◆ Problem details:
Among the lines below, how many have the word "FIFO"? The reply is that number alone.

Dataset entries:
--

$ cat config.mk
export PLATFORM = sky130hd
export DESIGN_NAME = fetch_stage_flat
export DESIGN_NICKNAME = d
export VERILOG_FILES = /design/src/rtl/fetch_stage_if.sv /design/src/rtl/fetch_stage.sv /design/src/flat_wrapper.sv
export SDC_FILE = /design/constraint.sdc
export NUM_CORES = 1
export LEC_CHECK = 0
export BUFFER_PORTS_ARGS = -buffer_cell sky130_fd_sc_hd__buf_4
export CORE_MARGIN = 2
export CORE_UTILIZATION = 35
export CTS_CLUSTER_DIAMETER = 200
export DETAILED_ROUTE_END_ITERATION = 8
export PLACE_DENSITY = 0.53
export SYNTH_ARGS = -nofsm -noshare
export SYNTH_HDL_FRONTEND = slang
export SYNTH_SLANG_ARGS = --single-unit
export TNS_END_PERCENT = 1
$ cat constraint.sdc
create_clock -name clk -period 5.97 [get_ports clk]
set_input_delay 1.194 -clock clk [delete_from_list [all_inputs] [get_ports clk]]
set_output_delay 1.194 -clock clk [all_outputs]
set_load 0.005 [all_outputs]
$ cat src/rtl/fetch_stage_if.sv
// -----------------------------------------------------------------------------
// fetch_stage_if
//   Bundles the instruction-fetch handshakes: the instruction-memory request /
//   response channel, the branch redirect from execute, and the instruction
//   stream toward decode.
//
//   master : the fetch stage (drives requests and the decode stream)
//   slave  : the environment (memory, execute, decode)
//
//   imem_req_valid/ready/addr   word-aligned fetch request
//   imem_resp_valid/data        returned instruction word
//   redirect_valid/base/imm     taken branch: target = base + sext(imm)*4
//   inst_valid/ready/data/pc    FIFO head toward decode
// -----------------------------------------------------------------------------
interface fetch_stage_if;
    logic        imem_req_valid;
    logic        imem_req_ready;
    logic [31:0] imem_req_addr;
    logic        imem_resp_valid;
    logic [31:0] imem_resp_data;
    logic        redirect_valid;
    logic [31:0] redirect_base;
    logic [15:0] redirect_imm;
    logic        inst_valid;
    logic        inst_ready;
    logic [31:0] inst_data;
    logic [31:0] inst_pc;

    modport master (
        output imem_req_valid, imem_req_addr,
        input  imem_req_ready,
        input  imem_resp_valid, imem_resp_data,
        input  redirect_valid, redirect_base, redirect_imm,
        output inst_valid, inst_data, inst_pc,
        input  inst_ready
    );

    modport slave (
        input  imem_req_valid, imem_req_addr,
        output imem_req_ready,
        output imem_resp_valid, imem_resp_data,
        output redirect_valid, redirect_base, redirect_imm,
        input  inst_valid, inst_data, inst_pc,
        output inst_ready
    );
endinterface

$ cat src/rtl/fetch_stage.sv
// -----------------------------------------------------------------------------
// fetch_stage
//   Instruction fetch for the 32-bit MIPS core. Owns the PC, keeps at most one
//   instruction-memory request outstanding, and buffers returned words in a
//   2-entry FIFO toward decode. A taken branch from execute reloads the PC,
//   flushes the FIFO and marks any in-flight request as stale.
//
//   Ports:
//     clk    clock, all state updates on posedge
//     rst_n  synchronous active-low reset
//     bus    fetch_stage_if.master (imem request/response, redirect, decode)
//   Parameter:
//     RESET_PC  PC loaded on reset
// -----------------------------------------------------------------------------
module fetch_stage #(
    parameter logic [31:0] RESET_PC = 32'h0000_0000
) (
    input  logic         clk,
    input  logic         rst_n,
    fetch_stage_if.master bus
);

    // REQ: may issue; WAIT: awaiting a live response; DROP: awaiting a stale one
    localparam logic [1:0] S_REQ  = 2'd0;
    localparam logic [1:0] S_WAIT = 2'd1;
    localparam logic [1:0] S_DROP = 2'd2;

    logic [1:0]  state;
    logic [31:0] pc;
    logic [31:0] inflight_pc;
    logic [1:0]  count;
    logic        active;      // low for the cycle(s) in reset, keeps req low then

    // Shift-style FIFO: entry 0 is always the head, so the head outputs simply
    // hold their last value once the FIFO empties.
    logic [31:0] e0_data, e0_pc;
    logic [31:0] e1_data, e1_pc;

    logic        redirect;
    logic        accept;
    logic        resp;
    logic        push;
    logic        pop;
    logic [31:0] target;

    assign redirect = bus.redirect_valid;
    assign target   = bus.redirect_base + {{14{bus.redirect_imm[15]}}, bus.redirect_imm, 2'b00};

    // Request valid is built from registers only, never from inputs.
    assign bus.imem_req_valid = active && (state == S_REQ) && (count < 2'd2);
    assign bus.imem_req_addr  = pc;

    assign bus.inst_valid = (count != 2'd0);
    assign bus.inst_data  = e0_data;
    assign bus.inst_pc    = e0_pc;

    assign accept = bus.imem_req_valid && bus.imem_req_ready;
    // A response while in REQ is a protocol violation and is ignored.
    assign resp   = bus.imem_resp_valid && (state != S_REQ);
    assign push   = resp && (state == S_WAIT) && !redirect;
    assign pop    = bus.inst_valid && bus.inst_ready && !redirect;

    // NOTE: sequential state uses non-blocking assignments so every register
    // samples the pre-edge values regardless of statement order.
    always_ff @(posedge clk) begin
        if (!rst_n) begin
            state       <= S_REQ;
            pc          <= RESET_PC;
            inflight_pc <= '0;
            count       <= '0;
            active      <= 1'b0;
        end else begin
            active <= 1'b1;

            case (state)
                // An accept that coincides with a redirect fetched a stale PC.
                S_REQ:   if (accept) state <= redirect ? S_DROP : S_WAIT;
                S_WAIT:  if (resp) state <= S_REQ;
                         else if (redirect) state <= S_DROP;
                S_DROP:  if (resp) state <= S_REQ;
                default: state <= S_REQ;
            endcase

            if (accept) inflight_pc <= pc;

            if (redirect)    pc <= target;
            else if (accept) pc <= pc + 32'd4;

            if (redirect) count <= '0;
            else          count <= count + {1'b0, push} - {1'b0, pop};
        end
    end

    // NOTE: FIFO storage is reset because the head outputs must read zero
    // after reset, not merely be flagged invalid.
    always_ff @(posedge clk) begin
        if (!rst_n) begin
            e0_data <= '0;
            e0_pc   <= '0;
            e1_data <= '0;
            e1_pc   <= '0;
        end else if (pop && (count == 2'd2)) begin
            e0_data <= e1_data;
            e0_pc   <= e1_pc;
            if (push) begin
                e1_data <= bus.imem_resp_data;
                e1_pc   <= inflight_pc;
            end
        end else if (push && ((count == 2'd0) || pop)) begin
            e0_data <= bus.imem_resp_data;
            e0_pc   <= inflight_pc;
        end else if (push) begin
            e1_data <= bus.imem_resp_data;
            e1_pc   <= inflight_pc;
        end
    end

endmodule
$ cat src/flat_wrapper.sv
// flat-port wrapper written by rule: the top's interface ports become plain ports
module fetch_stage_flat 
#(
    parameter logic [31:0] RESET_PC = 32'h0000_0000
)
  (clk, rst_n, bus_imem_req_valid, bus_imem_req_addr, bus_imem_req_ready, bus_imem_resp_valid, bus_imem_resp_data, bus_redirect_valid, bus_redirect_base, bus_redirect_imm, bus_inst_valid, bus_inst_data, bus_inst_pc, bus_inst_ready);
  fetch_stage_if bus_i ();
  input  logic clk;
  input  logic rst_n;
  output wire logic [$bits(bus_i.imem_req_valid)-1:0] bus_imem_req_valid;
  output wire logic [$bits(bus_i.imem_req_addr)-1:0] bus_imem_req_addr;
  input wire logic [$bits(bus_i.imem_req_ready)-1:0] bus_imem_req_ready;
  input wire logic [$bits(bus_i.imem_resp_valid)-1:0] bus_imem_resp_valid;
  input wire logic [$bits(bus_i.imem_resp_data)-1:0] bus_imem_resp_data;
  input wire logic [$bits(bus_i.redirect_valid)-1:0] bus_redirect_valid;
  input wire logic [$bits(bus_i.redirect_base)-1:0] bus_redirect_base;
  input wire logic [$bits(bus_i.redirect_imm)-1:0] bus_redirect_imm;
  output wire logic [$bits(bus_i.inst_valid)-1:0] bus_inst_valid;
  output wire logic [$bits(bus_i.inst_data)-1:0] bus_inst_data;
  output wire logic [$bits(bus_i.inst_pc)-1:0] bus_inst_pc;
  input wire logic [$bits(bus_i.inst_ready)-1:0] bus_inst_ready;
  assign bus_imem_req_valid = bus_i.imem_req_valid;
  assign bus_imem_req_addr = bus_i.imem_req_addr;
  assign bus_i.imem_req_ready = bus_imem_req_ready;
  assign bus_i.imem_resp_valid = bus_imem_resp_valid;
  assign bus_i.imem_resp_data = bus_imem_resp_data;
  assign bus_i.redirect_valid = bus_redirect_valid;
  assign bus_i.redirect_base = bus_redirect_base;
  assign bus_i.redirect_imm = bus_redirect_imm;
  assign bus_inst_valid = bus_i.inst_valid;
  assign bus_inst_data = bus_i.inst_data;
  assign bus_inst_pc = bus_i.inst_pc;
  assign bus_i.inst_ready = bus_inst_ready;
  fetch_stage #(.RESET_PC(RESET_PC)) u_core (.clk(clk), .rst_n(rst_n), .bus(bus_i));
endmodule
=== Word level (Yosys, flattened, before mapping) ===
Index checks and enable logic that the tools add are counted.

* Add/subtract/negate cells: 4
* $lt $le $gt $ge: 1
* Equal/unequal tests: 7
* Mux-type cells: 19
* Bitwise gates (word level): 1
* Reductions and logical operators: 20

{| class="wikitable"
|+ Operators by type and width
! operator !! count
|-
| 32-bit 2-to-1 mux || 12
|-
| 32-bit by 3-bit adder with 32-bit output, second input constant || 1
|-
| 32-bit adder || 1
|-
| 1-bit logical AND || 10
|-
| 2-bit 2-to-1 mux || 5
|-
| 2-bit nonzero test || 4
|-
| 2-bit by 1-bit != test with 1-bit output, second input constant || 3
|-
| 2-bit case mux with 3 select lines || 1
|-
| 2-bit equality test, second input constant || 2
|-
| 2-bit logical NOT || 2
|-
| 3-bit by 2-bit != test with 1-bit output, second input constant || 1
|-
| 3-bit AND reduction || 1
|-
| 2-bit by 1-bit adder with 2-bit output || 1
|-
| 2-bit by 1-bit equality test with 1-bit output, second input constant || 1
|-
| 2-bit less-than comparator, second input constant || 1
|-
| 2-bit OR reduction || 1
|-
| 2-bit by 1-bit subtractor with 2-bit output || 1
|-
| 1-bit logical NOT || 1
|-
| 1-bit logical OR || 1
|-
| 1-bit 2-to-1 mux || 1
|-
| 1-bit NOT || 1
|}

* Register bits after elaboration: 197
* Bits of input ports: 86
* Output and inout port bits: 98

=== Depth between registers and ports, before layout ===
Gate-level depths: netlist of the first run.

* Depth after elaboration: 7
* Depth in mapped cells: 10

=== Worst setup path before layout of the first run ===
No wires, ideal clock.

* Kind: input -> register
* From: input bus_redirect_imm[0]
* To: register u_core.pc[30], in the netlist u_core.bus.imem_req_addr[30]
* Setup time: 86 ps
* Data arrival time: 3577 ps
* Data required time: 5884 ps
* Slack: 2308 ps
* Stages: 10
* Cell sequence: ha_1 > fa_1 > a21o_1 > a21o_1 > a211o_1 > a311oi_4 > nor2_2 > nor3_2 > mux2_1 > a211oi_1

* Longest elaborated chain between the ends: 2

{| class="wikitable"
|+ Ends and longest elaborated chain
! what !! RTL line !! RTL
|-
| start, declared || flat_wrapper.sv:17 || <nowiki>input wire logic [$bits(bus_i.redirect_imm)-1:0] bus_redirect_imm;</nowiki>
|-
| 32-bit adder || fetch_stage.sv:47 || <nowiki>assign target = bus.redirect_base + {{14{bus.redirect_imm[15]}}, bus.redirect_imm, 2'b00};</nowiki>
|-
| 32-bit 2-to-1 mux || fetch_stage.sv:86 || <nowiki>if (redirect) pc <= target;</nowiki>
|-
| end signal, assigned || fetch_stage.sv:86 ||
|-
| end signal, assigned || fetch_stage.sv:87 || <nowiki>else if (accept) pc <= pc + 32'd4;</nowiki>
|-
| end, declared || fetch_stage.sv:29 || <nowiki>logic [31:0] pc;</nowiki>
|}

Every way passes these cells.
A chain may end at the register's enable or synchronous reset.

=== Worst setup path after layout of the first run ===
* From: input bus_redirect_valid
* To: register u_core.e1_data[26]

* Longest elaborated chain between the ends: 5

{| class="wikitable"
|+ Ends and longest elaborated chain
! what !! RTL line !! RTL
|-
| start, declared || flat_wrapper.sv:15 || <nowiki>input wire logic [$bits(bus_i.redirect_valid)-1:0] bus_redirect_valid;</nowiki>
|-
| 1-bit logical NOT (*) || fetch_stage.sv:60, fetch_stage.sv:61 ||
|-
| 1-bit logical AND, on equally long branches || fetch_stage.sv:60, fetch_stage.sv:61 ||
|-
| 32-bit 2-to-1 mux or 1-bit logical OR (tied branches) || -- ||
|-
| 32-bit 2-to-1 mux or 1-bit logical AND (tied branches) || -- ||
|-
| 32-bit 2-to-1 mux or 2-bit by 1-bit != test with 1-bit output (tied branches) || -- ||
|-
| end signal, assigned || fetch_stage.sv:106 || <nowiki>e1_data <= bus.imem_resp_data;</nowiki>
|-
| end signal, assigned || fetch_stage.sv:113 || <nowiki>e1_data <= bus.imem_resp_data;</nowiki>
|-
| end, declared || fetch_stage.sv:37 || <nowiki>logic [31:0] e1_data, e1_pc;</nowiki>
|}

Every way passes the cells marked *; elsewhere a longest branch is shown, timed or not. The select of a mux whose other input is x is not followed.

==> impl_metrics.csv, run 1 <==
group,metric,value,unit
floorplanning,io_pins,184,
floorplanning,dieArea,28690,um2
cells_and_area,drive_above_1_share,0.1884,
worst_setup_path,critPathArrivalTime,4.00,ns
cts,clkSinkCount,197,
floorplanning,start_util,0.3562,
cts,clkLatencyLatePin,0.43,ns
grt,met3_usage,0.04268,
timing,timing.fmax,0.2734,GHz
outcome,outcome,"completed",
route,drt-vias-per-instance,5.074,
worst_setup_path,reg2reg_depth,6,
worst_setup_path,crit_buf_inv,2,
timing,min_period,3.658,ns
min_path,hold_class,"flop to flop",
pwr,leakage,5.109,nW
grt,overflow,0,
cts,cts_max_level,4,
logic_synthesis,ys_seq_area_frac,0.4119,
logic_synthesis,syn_area,9574,um2
cts,numCtsBuffers,17,
cells_and_area,n_antenna_cell,0,
logic_synthesis,synth-seq-cells,197,
grt,grt_pass1_vias,7745,
worst_setup_path,crit_chain,"buf_4 -> nor4b_2 -> o21ai_4 -> o21ai_4 -> buf_4 -> nand2_1 -> a21oi_1",
floorplanning,fp.coreArea,26880,um2
cells_and_area,area_growth,22.40,%
logic_synthesis,synth-warning-count,0,
cells_and_area,mostFrequentLayoutCell,"nand2_1",
worst_setup_path,start_kind,"input pin",
timing,worstMarginPinSlew,1.067,ns
pwr,power.total,2.863,mW
logic_synthesis,synth_cell_types,61,
worst_setup_path,r2r_start,"u_core.state[1]$_SDFFE_PN0P_",
grt,grt_pass1_wl,41490,um
logic_synthesis,synth_edf_count,0,
logic_synthesis,synth.area.top_cells,"dfxtp_1 41%, nand2_1 9.2%, mux2i_1 7.3%",
place,place_hpwl,17700,um
worst_setup_path,slowest_stage,"o21ai_4",
timing,slew_violations,0,
cts,ctsLongestPathBuffers,2,
worst_setup_path,cp_max_fo,51,
floorplanning,die_h,169.4,um
logic_synthesis,synth_top_area_share,0.4119,
min_path,hold_depth,2,
timing,fin_ws,2.312,ns
route,drt_pass1_iterations,5,
cts,clkSlewWorstSetupHoldPaths,0.07,ns
timing,holdWs,0.4548,ns
worst_setup_path,end_kind,"flop",
floorplanning,rows,60,
grt,use_met1,0.2560,
worst_setup_path,path_delay_family,"compound AO/OA/AOI/OAI gates",
cells_and_area,fin_nets,1412,
timing,fin_tns_setup,0,ns
timing,fin_crit_sh,0.6127,
timing,slew_headroom,0.2884,
timing,rsz0062_at_grt,"false",
cells_and_area,multiInputGateArea,5310,um2
cts,cts_tree,"yes",
timing,skew,0.009892,ns
grt,met2_usage,0.2696,
cts,cts_root_buf,"clkbuf_16",
route,ant_nets,0,
place,gp_congestion,0.8099,
cells_and_area,nFillCells,2749,
worst_setup_path,worstSetupPathType,"input pin to flop",
route,drt-total-wl,25760,um
route,routed-via-count,8357,
place,place_inst,1615,
grt,antenna_found_initial,0,
pwr,peakVddDrop,203.7,uV
cells_and_area,regArea,3944,um2
logic_synthesis,synth_area_per_cell,8.261,um2
cts,postCtsSetupBuffers,0,
place,io_buffers,183,
worst_setup_path,cpPeakStageDelay,0.80,ns
cts,cts_resized,0,
worst_setup_path,cp.required,6.32,ns
timing,hold_viol,0,
min_path,worstHoldStart,"u_core.e1_data[31]$_SDFFE_PN0P_",
pwr,p_per_area,244.3,nW/um2
logic_synthesis,yosysTopAreaCell,"dfxtp_1",
job,drv_cap,0,
cells_and_area,final_cell_mix,"235 x nand2_1, 197 x dfxtp_1, 191 x buf_4, 139 x a21oi_1, 102 x nor2_1",
logic_synthesis,synthFlopType,"dfxtp_1",
grt,grt_max_degree,131,
min_path,holdPathEnd,"u_core.e1_data[31]$_SDFFE_PN0P_",
cts,hold_buffers,0,
grt,grt_use_total,0.1782,
timing,finalSetupViolCount,0,
place,pre_cts_slack,1.809,ns
logic_synthesis,async_flop_share,0,
floorplanning,die_w,169.4,um
route,drt_iter0_drc,527,
worst_setup_path,r2r-end,"u_core.e1_data[26]$_SDFFE_PN0P_",
cells_and_area,final_cells,1647,
worst_setup_path,r2r_slack,3.01,ns
logic_synthesis,postSynthCellCount,1159,
logic_synthesis,synth.net_count,1278,
route,wl_per_cell,15.64,um
route,remaining_drc_errors,0,
grt,top_usage_layer,"met2",
[where the power goes]
part           internal (mW)  switching [mW]
combinational          0.182           0.211
sequential              1.35          0.0451
clock                  0.544           0.533
[logic make-up after synthesis]
family	share of synthesized area
simple gates	0.1913
compound gates	0.1973
flops	0.4119
buf+inv	0.03724
mux	0.07436
xor+xnor	0.04391
fa+ha+maj	0.04391
[how the worst max path moves through the flow]
stage / to / from / slack [ns] / cells past startpoint
2_1_floorplan: u_core.bus.imem_req_addr[30]$_SDFFE_PN0N_ / bus_redirect_imm[0] / 2.31 / 10
3_3_place_gp: u_core.e1_data[26]$_SDFFE_PN0P_ / bus_redirect_valid / 1.93 / 7
3_5_place_dp: u_core.e1_data[26]$_SDFFE_PN0P_ / bus_redirect_valid / 1.81 / 7
4_1_cts: u_core.e1_data[26]$_SDFFE_PN0P_ / bus_redirect_valid / 2.27 / 7
5_1_grt: u_core.e1_pc[19]$_SDFFE_PN0P_ / bus_redirect_valid / 2.03 / 7
6_report: u_core.e1_data[26]$_SDFFE_PN0P_ / bus_redirect_valid / 2.31 / 7
[layer usage]
metal	up-vias	wire [um]
met5	-	0
met3	12	1532
met4	0	211
met2	206	11140
met1	3804	12870
li1	4335	-
[flip-flops by register name (all words and copies together), names as in the netlist]
name and count:
u_core.active 1, u_core.e1_pc 32, u_core.e1_data 32, u_core.bus.inst_pc 32, u_core.bus.inst_data 32, u_core.bus.imem_req_addr 32
u_core.inflight_pc 32, u_core.count 2, u_core.state 2
[synth_stat cells (all sizes together), types with 3 or more instances]
master and instances:
o21bai 5, and3 12, and2 7, nand3 15
o21ai 23, or3 5, xnor2 32, a21oi 141
ha 32, a21boi 4, dfxtp 197, nand2 235
nand4 16, nand2b 5, and4 4, a211oi 77
o21a 6, nor2 104, clkbuf 56, buf 20
xor2 16, a21o 14, mux2i 70, inv 14
o32ai 4, a31oi 3, nor3 13
[through the flow]
step | area [um2] | util
global route | 11720 | 0.4360
detailed placement | 11170 | 0.4157
CTS | 11720 | 0.4360
finish | 11720 | 0.4360
floorplan | 9574 | -
global placement | 11170 | 0.4157
[final cells by class]
type,instances,share of cell area
Clock buffer,18,0.03662
Clock inverter,14,0.01004
Inverter,14,0.004911
Multi-Input combinational cell,872,0.4531
Sequential cell,197,0.3365
Tap cell,341,0.03641
Timing Repair Buffer,191,0.1224
[worst register-to-register path: stages, from the launching register on]
cell and delay [ns]:
dfxtp_1 0.37, nor4b_2 0.68, o21ai_4 0.27, o21ai_4 0.80, buf_4 0.50, nand2_1 0.11
a21oi_1 0.15
(Power assumes the default switching activity.)
==> run 2: changes to the inputs <==
PLACE_DENSITY = 0.55   (was 0.53)
clock period = 3.33 ns   (was 5.97 ns; I/O delays follow)
==> impl_metrics.csv, run 2 (synthesized netlist as in run 1, its figures left out) <==
group,metric,value,unit
outcome,outcome,"completed",
cts,postCtsSetupBuffers,0,
pwr,p_comb_frac,0.138,
worst_setup_path,r2r_start,"u_core.bus.imem_req_addr[9]$_SDFFE_PN0N_",
timing,min_period,2.923,ns
timing,timing.fmax,0.3421,GHz
pwr,p_clk_frac,0.385,
worst_setup_path,cpMostUsedCell,"a21o_1",
pwr,p_seq_frac,0.477,
pwr,peakVddDrop,340.7,uV
cts,cts_root_buf,"clkbuf_16",
place,pre_cts_slack,-0.07658,ns
job,drv_cap,0,
route,ant_nets,0,
worst_setup_path,cp_max_fo,3,
worst_setup_path,slowest_stage,"fa_1",
min_path,hold_depth,2,
worst_setup_path,critPathArrivalTime,3.27,ns
cts,clkSlewWorstSetupHoldPaths,0.07,ns
cells_and_area,n_antenna_cell,0,
cells_and_area,nFillCells,2727,
timing,rsz0062_at_grt,"false",
floorplanning,start_util,0.3562,
floorplanning,rows,60,
place,gp_congestion,0.8513,
timing,holdWs,0.4541,ns
worst_setup_path,reg2reg_depth,7,
cells_and_area,drive_above_1_share,0.1965,
min_path,worstHoldStart,"u_core.e1_pc[0]$_SDFFE_PN0P_",
cts,clkLatencyLatePin,0.43,ns
route,drt_pass1_iterations,5,
floorplanning,dieArea,28690,um2
grt,grt_pass1_vias,7721,
grt,grt_max_degree,129,
cells_and_area,mostFrequentLayoutCell,"nand2_1",
timing,finalSetupViolCount,0,
cts,clkSinkCount,197,
pwr,p_per_area,439.8,nW/um2
route,wl_per_cell,15.24,um
grt,overflow,0,
route,drt_iter0_drc,459,
worst_setup_path,r2r_slack,1.03,ns
timing,slew_headroom,0.6343,
worst_setup_path,cp.required,3.68,ns
cts,ctsLongestPathBuffers,2,
route,routed-via-count,8452,
pwr,p_int,3.830,mW
cts,cts_tree,"yes",
timing,skew,0.008534,ns
pwr,swShare,0.2693,
floorplanning,fp.coreArea,26880,um2
grt,grt_pass1_wl,40500,um
worst_setup_path,crit_chain,"buf_4 -> ha_1 -> fa_1 -> a21o_1 -> a21o_1 -> a211o_1 -> a311oi_4 -> nor2_2 -> nor3_2 -> mux2_1 -> a211oi_1",
route,remaining_drc_errors,0,
place,place_hpwl,17520,um
timing,fin_ws,0.4070,ns
worst_setup_path,start_kind,"input pin",
route,drt-vias-per-instance,5.095,
route,drt-total-wl,25290,um
worst_setup_path,end_kind,"flop",
cts,cts_max_level,4,
timing,slew_violations,0,
grt,antenna_found_initial,0,
pwr,leakage,5.218,nW
grt,grt_use_total,0.1729,
cts,cts_resized,0,
floorplanning,die_h,169.4,um
cts,hold_buffers,0,
timing,worstMarginPinSlew,0.5443,ns
floorplanning,io_pins,184,
place,io_buffers,183,
timing,hold_viol,0,
worst_setup_path,cpPeakStageDelay,0.41,ns
min_path,hold_class,"flop to flop",
pwr,power.total,5.241,mW
floorplanning,die_w,169.4,um
cts,numCtsBuffers,17,
worst_setup_path,worstSetupPathType,"input pin to flop",
cells_and_area,area_growth,24.48,%
cells_and_area,final_cell_mix,"235 x nand2_1, 197 x buf_4, 197 x dfxtp_1, 139 x a21oi_1, 102 x nor2_1",
cells_and_area,fin_nets,1424,
timing,fin_crit_sh,0.8778,
worst_setup_path,r2r-end,"u_core.bus.imem_req_addr[26]$_SDFFE_PN0N_",
pwr,p_switching,1.412,mW
min_path,holdPathEnd,"u_core.e1_pc[0]$_SDFFE_PN0P_",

--

◆ Reply:
6